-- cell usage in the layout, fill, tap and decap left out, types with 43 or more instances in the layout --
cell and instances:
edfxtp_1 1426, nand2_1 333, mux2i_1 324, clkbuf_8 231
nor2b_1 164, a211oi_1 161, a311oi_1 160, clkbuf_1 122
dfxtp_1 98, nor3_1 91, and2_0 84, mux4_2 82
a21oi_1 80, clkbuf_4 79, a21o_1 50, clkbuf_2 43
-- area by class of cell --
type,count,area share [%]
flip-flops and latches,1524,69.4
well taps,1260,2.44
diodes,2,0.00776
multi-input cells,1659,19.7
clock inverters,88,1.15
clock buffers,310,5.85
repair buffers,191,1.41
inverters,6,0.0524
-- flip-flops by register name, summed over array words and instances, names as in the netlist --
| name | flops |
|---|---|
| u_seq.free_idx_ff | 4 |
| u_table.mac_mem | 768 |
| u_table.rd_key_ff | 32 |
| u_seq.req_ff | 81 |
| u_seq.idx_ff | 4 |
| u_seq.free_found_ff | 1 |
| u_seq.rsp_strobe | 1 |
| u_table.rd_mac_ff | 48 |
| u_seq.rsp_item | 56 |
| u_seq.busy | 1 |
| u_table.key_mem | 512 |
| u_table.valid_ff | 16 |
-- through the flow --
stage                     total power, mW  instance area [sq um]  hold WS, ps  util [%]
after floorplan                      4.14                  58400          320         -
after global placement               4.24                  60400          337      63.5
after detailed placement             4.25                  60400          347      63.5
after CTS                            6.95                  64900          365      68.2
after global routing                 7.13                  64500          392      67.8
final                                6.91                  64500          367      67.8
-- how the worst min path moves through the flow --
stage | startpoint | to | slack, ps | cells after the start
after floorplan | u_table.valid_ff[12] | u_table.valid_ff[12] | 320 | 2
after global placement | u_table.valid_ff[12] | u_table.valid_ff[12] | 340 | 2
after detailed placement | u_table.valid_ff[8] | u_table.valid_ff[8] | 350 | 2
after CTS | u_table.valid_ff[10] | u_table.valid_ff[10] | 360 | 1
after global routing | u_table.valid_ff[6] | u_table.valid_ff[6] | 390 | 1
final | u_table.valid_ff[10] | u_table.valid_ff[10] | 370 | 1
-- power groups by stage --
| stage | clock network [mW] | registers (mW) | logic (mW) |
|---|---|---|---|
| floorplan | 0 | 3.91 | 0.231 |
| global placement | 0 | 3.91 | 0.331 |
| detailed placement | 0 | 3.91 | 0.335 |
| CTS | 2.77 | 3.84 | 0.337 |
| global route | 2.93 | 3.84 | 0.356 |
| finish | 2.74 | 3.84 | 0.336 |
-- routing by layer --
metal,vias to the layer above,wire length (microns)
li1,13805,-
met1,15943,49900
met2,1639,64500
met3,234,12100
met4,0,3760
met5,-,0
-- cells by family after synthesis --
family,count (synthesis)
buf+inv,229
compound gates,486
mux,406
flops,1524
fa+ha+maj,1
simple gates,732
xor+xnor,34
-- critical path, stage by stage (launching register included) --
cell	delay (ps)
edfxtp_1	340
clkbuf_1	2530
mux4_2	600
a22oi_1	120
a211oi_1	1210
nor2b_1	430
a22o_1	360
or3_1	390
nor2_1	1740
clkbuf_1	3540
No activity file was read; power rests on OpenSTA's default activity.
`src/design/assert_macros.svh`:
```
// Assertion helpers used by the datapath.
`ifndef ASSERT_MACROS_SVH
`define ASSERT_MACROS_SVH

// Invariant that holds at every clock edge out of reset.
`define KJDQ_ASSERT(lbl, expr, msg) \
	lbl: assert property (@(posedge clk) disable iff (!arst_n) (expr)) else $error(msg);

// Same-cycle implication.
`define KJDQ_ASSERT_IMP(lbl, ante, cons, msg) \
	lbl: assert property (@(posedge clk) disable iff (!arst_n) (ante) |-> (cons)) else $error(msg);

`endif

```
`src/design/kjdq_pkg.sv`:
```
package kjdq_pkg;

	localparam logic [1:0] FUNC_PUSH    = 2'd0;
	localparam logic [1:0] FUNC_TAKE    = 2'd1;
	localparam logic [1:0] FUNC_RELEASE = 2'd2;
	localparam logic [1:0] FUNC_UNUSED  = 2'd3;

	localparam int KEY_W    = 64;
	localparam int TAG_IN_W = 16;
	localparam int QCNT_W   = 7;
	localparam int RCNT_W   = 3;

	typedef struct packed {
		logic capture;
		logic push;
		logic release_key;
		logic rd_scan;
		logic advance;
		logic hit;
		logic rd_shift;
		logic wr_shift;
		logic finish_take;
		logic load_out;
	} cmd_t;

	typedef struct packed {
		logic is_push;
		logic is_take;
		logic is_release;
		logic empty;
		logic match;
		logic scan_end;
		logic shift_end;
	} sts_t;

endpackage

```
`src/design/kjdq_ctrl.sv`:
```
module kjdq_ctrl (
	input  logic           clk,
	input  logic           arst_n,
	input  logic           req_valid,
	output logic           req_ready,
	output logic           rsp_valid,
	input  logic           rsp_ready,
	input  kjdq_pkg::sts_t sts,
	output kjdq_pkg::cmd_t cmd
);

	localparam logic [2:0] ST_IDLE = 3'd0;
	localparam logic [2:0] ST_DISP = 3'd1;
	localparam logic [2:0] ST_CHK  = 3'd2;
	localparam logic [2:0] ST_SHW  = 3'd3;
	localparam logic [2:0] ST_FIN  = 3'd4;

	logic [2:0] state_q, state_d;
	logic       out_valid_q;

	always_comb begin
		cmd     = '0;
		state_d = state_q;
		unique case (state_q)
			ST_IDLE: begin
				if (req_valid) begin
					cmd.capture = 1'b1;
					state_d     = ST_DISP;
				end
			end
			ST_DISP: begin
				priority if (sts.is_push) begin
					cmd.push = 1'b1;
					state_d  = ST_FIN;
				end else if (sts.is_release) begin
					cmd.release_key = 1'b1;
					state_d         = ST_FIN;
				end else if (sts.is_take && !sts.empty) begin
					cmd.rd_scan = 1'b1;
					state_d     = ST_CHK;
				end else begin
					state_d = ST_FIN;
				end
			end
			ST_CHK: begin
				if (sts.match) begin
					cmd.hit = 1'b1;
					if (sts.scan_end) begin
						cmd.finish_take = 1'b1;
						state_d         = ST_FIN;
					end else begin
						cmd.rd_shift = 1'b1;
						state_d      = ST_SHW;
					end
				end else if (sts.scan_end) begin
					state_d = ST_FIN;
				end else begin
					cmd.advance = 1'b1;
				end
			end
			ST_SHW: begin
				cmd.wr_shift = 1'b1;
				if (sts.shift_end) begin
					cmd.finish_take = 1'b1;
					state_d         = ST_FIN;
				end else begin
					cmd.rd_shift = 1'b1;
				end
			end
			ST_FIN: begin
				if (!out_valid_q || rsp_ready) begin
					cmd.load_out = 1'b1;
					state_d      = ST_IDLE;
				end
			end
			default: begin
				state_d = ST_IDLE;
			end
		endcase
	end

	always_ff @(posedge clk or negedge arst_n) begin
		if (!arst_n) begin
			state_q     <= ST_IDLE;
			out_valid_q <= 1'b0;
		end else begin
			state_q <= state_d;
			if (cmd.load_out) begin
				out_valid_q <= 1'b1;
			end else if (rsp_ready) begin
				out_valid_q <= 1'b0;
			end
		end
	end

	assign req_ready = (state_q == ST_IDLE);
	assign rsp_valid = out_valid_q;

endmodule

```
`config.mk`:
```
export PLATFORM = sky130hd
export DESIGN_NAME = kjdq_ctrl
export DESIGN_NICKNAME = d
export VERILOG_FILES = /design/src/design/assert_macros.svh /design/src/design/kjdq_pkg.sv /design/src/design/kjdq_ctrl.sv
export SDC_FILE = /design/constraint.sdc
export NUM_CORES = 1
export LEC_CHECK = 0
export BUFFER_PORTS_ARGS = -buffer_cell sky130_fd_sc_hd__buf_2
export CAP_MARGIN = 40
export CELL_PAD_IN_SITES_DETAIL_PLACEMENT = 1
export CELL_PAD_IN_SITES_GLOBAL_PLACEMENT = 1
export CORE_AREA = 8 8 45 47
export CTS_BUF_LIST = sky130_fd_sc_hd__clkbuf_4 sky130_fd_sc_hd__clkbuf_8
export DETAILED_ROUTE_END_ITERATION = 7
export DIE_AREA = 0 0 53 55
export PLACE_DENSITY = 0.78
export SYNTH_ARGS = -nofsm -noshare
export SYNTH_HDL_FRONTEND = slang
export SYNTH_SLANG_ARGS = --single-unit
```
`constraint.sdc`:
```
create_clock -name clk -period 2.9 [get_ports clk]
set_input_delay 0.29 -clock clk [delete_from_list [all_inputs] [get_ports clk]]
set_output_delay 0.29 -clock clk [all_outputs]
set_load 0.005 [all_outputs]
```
☆ ☆ ☆
> _Task details_
Only the count is needed: the number of lines in the data that include the word "routing".

> _Output of the task_
3